Task instructions –
For the entries that follow, restate word for word the line containing "(.a(q2_281), .b(q2_282), .c(w1017), .s(w1018), .co(w1019));", the line containing "w1035 & w1033;", and every line that lies between them.

Entries taken from a collection:
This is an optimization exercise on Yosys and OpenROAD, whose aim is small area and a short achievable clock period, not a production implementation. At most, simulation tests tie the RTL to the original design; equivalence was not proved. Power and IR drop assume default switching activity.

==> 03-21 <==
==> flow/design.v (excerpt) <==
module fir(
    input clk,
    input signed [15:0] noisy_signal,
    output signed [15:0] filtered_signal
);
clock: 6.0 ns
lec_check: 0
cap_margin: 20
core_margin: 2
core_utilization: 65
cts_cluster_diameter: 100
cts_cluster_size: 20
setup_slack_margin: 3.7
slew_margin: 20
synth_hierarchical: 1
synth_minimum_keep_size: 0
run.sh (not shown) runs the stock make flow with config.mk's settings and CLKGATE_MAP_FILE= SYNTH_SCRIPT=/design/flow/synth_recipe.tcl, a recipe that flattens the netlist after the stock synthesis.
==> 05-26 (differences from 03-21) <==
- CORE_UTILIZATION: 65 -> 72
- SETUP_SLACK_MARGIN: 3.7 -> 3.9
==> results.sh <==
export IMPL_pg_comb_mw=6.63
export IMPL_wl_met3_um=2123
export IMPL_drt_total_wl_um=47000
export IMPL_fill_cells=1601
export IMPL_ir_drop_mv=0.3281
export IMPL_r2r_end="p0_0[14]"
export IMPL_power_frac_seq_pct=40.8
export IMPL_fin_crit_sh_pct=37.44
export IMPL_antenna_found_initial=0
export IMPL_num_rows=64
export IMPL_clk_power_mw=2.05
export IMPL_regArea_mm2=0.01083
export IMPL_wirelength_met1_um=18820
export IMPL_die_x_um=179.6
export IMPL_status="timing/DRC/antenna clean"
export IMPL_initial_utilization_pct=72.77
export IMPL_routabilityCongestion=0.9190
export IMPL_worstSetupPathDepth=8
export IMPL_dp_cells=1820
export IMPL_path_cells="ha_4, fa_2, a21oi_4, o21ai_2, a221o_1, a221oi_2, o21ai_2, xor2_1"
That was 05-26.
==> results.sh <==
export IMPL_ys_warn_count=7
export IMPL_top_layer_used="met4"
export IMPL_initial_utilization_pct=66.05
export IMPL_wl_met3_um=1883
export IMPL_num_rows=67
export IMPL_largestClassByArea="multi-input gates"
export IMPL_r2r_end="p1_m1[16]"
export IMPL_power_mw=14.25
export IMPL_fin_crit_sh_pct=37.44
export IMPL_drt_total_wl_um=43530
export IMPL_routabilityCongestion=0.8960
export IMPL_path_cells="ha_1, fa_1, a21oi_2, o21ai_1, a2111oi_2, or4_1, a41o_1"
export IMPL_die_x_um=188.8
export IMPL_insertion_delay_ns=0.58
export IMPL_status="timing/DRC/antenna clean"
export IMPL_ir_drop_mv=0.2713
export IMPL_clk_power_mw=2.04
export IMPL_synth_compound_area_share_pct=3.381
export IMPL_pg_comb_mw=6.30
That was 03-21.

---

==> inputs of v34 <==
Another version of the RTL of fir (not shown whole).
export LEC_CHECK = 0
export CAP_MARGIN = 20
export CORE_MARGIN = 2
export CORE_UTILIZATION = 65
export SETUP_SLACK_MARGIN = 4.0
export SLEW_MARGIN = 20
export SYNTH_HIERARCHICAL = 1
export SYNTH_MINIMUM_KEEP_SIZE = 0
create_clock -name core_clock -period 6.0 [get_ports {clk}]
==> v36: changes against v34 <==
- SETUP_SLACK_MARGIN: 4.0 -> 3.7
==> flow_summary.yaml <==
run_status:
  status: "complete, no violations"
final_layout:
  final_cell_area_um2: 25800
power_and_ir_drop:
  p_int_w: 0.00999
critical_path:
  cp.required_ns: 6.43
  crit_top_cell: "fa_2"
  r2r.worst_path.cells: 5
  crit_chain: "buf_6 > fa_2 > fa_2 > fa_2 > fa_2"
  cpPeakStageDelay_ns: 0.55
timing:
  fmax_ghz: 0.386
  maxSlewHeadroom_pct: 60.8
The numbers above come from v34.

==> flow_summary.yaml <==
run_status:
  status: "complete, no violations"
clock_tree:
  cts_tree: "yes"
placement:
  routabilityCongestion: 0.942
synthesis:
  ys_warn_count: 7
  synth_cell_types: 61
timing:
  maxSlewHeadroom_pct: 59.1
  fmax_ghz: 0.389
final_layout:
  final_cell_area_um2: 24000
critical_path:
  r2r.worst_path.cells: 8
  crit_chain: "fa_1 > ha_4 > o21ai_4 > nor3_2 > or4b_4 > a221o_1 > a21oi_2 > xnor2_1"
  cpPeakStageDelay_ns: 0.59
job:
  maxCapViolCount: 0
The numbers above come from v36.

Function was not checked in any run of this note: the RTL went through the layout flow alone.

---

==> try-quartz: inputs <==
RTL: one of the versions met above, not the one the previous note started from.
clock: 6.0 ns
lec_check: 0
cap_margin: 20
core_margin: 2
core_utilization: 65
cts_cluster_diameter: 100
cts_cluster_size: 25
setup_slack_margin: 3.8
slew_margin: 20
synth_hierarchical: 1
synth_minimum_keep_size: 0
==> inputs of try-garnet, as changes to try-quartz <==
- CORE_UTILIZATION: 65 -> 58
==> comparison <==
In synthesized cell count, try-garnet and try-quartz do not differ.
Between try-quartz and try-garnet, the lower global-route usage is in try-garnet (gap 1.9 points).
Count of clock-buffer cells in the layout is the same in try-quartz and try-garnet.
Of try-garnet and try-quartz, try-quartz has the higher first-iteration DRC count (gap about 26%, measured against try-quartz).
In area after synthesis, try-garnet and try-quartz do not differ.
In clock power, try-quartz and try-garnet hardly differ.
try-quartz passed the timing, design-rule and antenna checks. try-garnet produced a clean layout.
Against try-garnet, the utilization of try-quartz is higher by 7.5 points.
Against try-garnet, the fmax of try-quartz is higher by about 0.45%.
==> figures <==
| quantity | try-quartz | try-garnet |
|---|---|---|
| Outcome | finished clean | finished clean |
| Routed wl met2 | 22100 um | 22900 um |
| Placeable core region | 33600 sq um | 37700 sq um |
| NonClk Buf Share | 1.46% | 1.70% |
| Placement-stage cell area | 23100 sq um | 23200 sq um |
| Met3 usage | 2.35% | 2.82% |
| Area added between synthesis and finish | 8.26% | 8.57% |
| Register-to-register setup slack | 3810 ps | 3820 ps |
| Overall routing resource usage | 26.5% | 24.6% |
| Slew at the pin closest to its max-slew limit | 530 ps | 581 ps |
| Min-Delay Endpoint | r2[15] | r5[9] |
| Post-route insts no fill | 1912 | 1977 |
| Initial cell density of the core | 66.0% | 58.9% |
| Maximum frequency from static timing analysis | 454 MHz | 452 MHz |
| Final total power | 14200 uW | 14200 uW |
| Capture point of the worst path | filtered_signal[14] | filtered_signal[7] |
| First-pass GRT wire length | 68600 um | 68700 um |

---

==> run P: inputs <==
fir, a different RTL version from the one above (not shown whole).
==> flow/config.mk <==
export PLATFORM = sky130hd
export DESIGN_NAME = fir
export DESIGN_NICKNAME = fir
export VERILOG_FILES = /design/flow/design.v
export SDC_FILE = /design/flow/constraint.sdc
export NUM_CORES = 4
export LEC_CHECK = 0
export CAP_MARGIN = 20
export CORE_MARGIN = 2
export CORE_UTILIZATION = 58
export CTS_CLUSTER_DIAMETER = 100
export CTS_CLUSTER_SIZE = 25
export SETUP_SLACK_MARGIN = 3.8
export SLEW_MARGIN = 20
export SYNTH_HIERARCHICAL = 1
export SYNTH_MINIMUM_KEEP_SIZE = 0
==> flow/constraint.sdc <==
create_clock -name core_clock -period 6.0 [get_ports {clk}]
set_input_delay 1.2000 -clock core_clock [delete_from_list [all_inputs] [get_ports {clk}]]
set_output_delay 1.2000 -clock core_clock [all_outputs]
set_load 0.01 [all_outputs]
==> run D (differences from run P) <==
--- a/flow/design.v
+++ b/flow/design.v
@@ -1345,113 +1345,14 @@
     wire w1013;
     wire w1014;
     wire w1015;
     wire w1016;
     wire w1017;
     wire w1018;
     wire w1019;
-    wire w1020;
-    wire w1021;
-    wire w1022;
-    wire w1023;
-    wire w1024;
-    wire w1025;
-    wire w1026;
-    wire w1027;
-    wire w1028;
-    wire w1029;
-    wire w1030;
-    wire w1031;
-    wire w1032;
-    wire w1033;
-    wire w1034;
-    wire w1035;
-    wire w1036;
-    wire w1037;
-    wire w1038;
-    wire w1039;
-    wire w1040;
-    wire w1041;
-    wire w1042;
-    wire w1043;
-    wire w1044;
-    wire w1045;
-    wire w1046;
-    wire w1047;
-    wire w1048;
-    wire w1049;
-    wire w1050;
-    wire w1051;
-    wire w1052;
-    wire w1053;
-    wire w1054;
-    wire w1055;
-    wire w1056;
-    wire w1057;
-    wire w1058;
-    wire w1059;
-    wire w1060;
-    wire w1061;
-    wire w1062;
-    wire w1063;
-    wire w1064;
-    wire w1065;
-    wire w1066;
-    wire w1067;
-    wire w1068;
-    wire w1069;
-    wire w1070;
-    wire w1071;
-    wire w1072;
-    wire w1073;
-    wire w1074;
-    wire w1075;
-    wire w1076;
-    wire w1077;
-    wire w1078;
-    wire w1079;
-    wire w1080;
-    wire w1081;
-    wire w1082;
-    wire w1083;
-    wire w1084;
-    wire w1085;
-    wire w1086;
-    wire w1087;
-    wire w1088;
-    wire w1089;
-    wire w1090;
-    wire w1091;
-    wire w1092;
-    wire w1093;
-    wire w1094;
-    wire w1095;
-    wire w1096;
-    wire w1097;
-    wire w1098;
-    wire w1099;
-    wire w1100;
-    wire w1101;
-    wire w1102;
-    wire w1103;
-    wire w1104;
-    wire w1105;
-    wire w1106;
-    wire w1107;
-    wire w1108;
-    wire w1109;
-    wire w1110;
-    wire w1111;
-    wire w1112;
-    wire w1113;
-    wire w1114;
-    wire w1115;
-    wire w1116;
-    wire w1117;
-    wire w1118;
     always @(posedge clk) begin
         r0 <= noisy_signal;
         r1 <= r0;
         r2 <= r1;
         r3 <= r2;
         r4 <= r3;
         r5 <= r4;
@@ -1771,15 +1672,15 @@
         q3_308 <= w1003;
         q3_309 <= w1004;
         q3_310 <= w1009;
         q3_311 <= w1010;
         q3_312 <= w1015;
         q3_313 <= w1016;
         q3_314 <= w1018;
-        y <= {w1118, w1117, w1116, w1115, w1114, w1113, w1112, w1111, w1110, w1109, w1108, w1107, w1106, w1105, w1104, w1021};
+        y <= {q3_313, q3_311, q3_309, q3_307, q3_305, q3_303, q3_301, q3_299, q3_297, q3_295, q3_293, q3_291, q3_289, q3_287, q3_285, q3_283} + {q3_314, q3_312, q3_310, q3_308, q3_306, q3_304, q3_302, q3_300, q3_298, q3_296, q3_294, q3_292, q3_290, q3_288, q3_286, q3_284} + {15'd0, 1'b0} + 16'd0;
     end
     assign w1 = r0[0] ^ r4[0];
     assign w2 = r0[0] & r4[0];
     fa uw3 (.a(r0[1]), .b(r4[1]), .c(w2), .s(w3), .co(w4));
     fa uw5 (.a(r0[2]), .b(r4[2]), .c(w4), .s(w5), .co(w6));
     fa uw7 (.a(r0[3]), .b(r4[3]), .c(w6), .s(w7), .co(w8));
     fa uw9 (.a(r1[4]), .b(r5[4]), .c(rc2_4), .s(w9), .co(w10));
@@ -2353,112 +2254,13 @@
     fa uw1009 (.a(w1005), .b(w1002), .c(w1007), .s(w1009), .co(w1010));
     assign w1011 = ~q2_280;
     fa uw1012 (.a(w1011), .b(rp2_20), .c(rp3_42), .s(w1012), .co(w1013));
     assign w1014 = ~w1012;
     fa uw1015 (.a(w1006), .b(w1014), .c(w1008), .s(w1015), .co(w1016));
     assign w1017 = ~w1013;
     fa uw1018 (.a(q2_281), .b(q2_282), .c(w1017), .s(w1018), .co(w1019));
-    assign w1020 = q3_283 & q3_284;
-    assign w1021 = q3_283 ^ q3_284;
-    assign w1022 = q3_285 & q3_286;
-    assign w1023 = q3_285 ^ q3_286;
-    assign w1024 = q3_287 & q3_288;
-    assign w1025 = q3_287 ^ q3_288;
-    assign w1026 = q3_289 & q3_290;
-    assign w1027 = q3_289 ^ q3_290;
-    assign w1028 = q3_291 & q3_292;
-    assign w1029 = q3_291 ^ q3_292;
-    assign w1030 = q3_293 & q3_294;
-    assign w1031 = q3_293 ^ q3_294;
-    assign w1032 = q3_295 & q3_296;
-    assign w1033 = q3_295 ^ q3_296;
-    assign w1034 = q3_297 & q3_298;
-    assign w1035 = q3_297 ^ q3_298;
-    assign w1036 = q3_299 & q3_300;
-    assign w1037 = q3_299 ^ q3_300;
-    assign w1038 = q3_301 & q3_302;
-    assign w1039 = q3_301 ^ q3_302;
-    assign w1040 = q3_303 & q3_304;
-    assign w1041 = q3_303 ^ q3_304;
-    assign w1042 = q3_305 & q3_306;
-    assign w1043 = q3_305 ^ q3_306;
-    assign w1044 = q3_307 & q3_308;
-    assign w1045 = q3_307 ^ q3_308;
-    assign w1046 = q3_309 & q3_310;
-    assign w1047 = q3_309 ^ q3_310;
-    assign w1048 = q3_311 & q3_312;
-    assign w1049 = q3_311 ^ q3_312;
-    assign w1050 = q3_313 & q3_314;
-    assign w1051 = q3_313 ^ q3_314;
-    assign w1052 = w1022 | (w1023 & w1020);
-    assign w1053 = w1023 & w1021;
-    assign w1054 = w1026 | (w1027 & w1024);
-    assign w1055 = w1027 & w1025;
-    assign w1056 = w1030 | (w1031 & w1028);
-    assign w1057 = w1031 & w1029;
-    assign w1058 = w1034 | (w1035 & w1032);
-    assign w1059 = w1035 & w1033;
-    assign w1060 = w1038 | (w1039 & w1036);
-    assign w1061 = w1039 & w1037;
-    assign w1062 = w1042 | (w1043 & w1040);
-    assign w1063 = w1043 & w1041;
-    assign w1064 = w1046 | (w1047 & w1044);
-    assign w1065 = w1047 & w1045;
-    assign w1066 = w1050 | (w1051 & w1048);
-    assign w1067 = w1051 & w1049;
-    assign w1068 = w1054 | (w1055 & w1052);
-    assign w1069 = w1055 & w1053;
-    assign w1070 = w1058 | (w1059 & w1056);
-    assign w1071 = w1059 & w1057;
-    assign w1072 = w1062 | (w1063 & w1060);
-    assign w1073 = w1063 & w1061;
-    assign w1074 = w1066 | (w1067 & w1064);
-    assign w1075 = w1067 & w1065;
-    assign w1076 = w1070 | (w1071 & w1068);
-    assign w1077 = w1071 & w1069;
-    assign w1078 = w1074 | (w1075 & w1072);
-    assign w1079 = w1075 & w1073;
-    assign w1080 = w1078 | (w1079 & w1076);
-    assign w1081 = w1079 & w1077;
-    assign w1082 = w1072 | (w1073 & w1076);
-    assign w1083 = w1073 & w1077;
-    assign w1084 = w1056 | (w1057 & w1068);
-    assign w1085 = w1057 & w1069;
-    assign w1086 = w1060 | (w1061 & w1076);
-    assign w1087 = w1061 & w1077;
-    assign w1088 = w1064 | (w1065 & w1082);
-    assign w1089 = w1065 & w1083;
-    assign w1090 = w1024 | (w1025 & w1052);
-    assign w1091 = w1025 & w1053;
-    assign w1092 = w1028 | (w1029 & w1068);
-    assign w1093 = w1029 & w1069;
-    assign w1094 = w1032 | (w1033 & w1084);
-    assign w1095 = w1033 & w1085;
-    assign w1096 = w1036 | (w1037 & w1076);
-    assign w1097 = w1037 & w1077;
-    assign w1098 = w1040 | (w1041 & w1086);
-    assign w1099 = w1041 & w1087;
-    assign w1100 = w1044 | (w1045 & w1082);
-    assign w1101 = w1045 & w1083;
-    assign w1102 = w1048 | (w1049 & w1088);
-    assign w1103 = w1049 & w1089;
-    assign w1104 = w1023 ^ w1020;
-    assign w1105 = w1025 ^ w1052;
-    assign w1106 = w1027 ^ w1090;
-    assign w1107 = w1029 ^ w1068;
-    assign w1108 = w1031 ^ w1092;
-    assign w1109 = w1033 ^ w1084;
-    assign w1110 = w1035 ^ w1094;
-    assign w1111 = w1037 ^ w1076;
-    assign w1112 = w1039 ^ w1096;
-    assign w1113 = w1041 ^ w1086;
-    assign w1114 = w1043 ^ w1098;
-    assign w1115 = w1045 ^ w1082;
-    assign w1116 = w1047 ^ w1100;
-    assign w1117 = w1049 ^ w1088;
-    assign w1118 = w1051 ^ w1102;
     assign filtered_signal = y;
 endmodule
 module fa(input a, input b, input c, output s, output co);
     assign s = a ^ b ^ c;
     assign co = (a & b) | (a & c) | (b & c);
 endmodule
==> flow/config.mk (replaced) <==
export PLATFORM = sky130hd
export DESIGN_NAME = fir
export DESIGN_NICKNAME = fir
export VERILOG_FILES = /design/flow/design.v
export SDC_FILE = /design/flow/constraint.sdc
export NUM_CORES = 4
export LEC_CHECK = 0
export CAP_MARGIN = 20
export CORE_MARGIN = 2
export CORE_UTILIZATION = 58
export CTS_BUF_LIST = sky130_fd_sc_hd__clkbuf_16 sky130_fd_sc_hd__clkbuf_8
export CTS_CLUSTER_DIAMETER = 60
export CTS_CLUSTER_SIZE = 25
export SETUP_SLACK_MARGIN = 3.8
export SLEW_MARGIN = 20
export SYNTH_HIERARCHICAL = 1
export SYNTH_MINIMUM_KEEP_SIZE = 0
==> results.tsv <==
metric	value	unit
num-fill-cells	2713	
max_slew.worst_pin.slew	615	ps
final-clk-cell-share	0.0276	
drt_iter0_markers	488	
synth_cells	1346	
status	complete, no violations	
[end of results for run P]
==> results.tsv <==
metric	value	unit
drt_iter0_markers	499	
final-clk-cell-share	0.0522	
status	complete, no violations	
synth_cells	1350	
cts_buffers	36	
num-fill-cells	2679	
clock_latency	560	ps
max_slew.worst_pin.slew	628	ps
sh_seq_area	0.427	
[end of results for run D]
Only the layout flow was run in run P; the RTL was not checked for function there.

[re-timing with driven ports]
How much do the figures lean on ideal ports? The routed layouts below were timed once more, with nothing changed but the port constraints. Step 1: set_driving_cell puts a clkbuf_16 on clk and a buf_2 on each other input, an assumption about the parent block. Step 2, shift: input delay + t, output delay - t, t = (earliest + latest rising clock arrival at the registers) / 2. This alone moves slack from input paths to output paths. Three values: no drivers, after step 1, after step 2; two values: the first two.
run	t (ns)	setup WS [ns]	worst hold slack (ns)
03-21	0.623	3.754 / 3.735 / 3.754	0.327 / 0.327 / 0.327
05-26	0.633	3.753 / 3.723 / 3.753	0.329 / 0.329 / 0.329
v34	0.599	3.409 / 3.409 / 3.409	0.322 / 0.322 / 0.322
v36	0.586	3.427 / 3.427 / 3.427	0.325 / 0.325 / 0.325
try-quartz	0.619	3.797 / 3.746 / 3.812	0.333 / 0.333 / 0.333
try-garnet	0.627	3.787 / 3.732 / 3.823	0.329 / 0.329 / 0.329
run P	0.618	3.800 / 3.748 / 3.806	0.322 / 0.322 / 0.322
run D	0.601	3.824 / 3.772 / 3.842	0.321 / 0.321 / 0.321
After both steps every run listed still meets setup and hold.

Solution for this problem –
     fa uw1018 (.a(q2_281), .b(q2_282), .c(w1017), .s(w1018), .co(w1019));
-    assign w1020 = q3_283 & q3_284;
-    assign w1021 = q3_283 ^ q3_284;
-    assign w1022 = q3_285 & q3_286;
-    assign w1023 = q3_285 ^ q3_286;
-    assign w1024 = q3_287 & q3_288;
-    assign w1025 = q3_287 ^ q3_288;
-    assign w1026 = q3_289 & q3_290;
-    assign w1027 = q3_289 ^ q3_290;
-    assign w1028 = q3_291 & q3_292;
-    assign w1029 = q3_291 ^ q3_292;
-    assign w1030 = q3_293 & q3_294;
-    assign w1031 = q3_293 ^ q3_294;
-    assign w1032 = q3_295 & q3_296;
-    assign w1033 = q3_295 ^ q3_296;
-    assign w1034 = q3_297 & q3_298;
-    assign w1035 = q3_297 ^ q3_298;
-    assign w1036 = q3_299 & q3_300;
-    assign w1037 = q3_299 ^ q3_300;
-    assign w1038 = q3_301 & q3_302;
-    assign w1039 = q3_301 ^ q3_302;
-    assign w1040 = q3_303 & q3_304;
-    assign w1041 = q3_303 ^ q3_304;
-    assign w1042 = q3_305 & q3_306;
-    assign w1043 = q3_305 ^ q3_306;
-    assign w1044 = q3_307 & q3_308;
-    assign w1045 = q3_307 ^ q3_308;
-    assign w1046 = q3_309 & q3_310;
-    assign w1047 = q3_309 ^ q3_310;
-    assign w1048 = q3_311 & q3_312;
-    assign w1049 = q3_311 ^ q3_312;
-    assign w1050 = q3_313 & q3_314;
-    assign w1051 = q3_313 ^ q3_314;
-    assign w1052 = w1022 | (w1023 & w1020);
-    assign w1053 = w1023 & w1021;
-    assign w1054 = w1026 | (w1027 & w1024);
-    assign w1055 = w1027 & w1025;
-    assign w1056 = w1030 | (w1031 & w1028);
-    assign w1057 = w1031 & w1029;
-    assign w1058 = w1034 | (w1035 & w1032);
-    assign w1059 = w1035 & w1033;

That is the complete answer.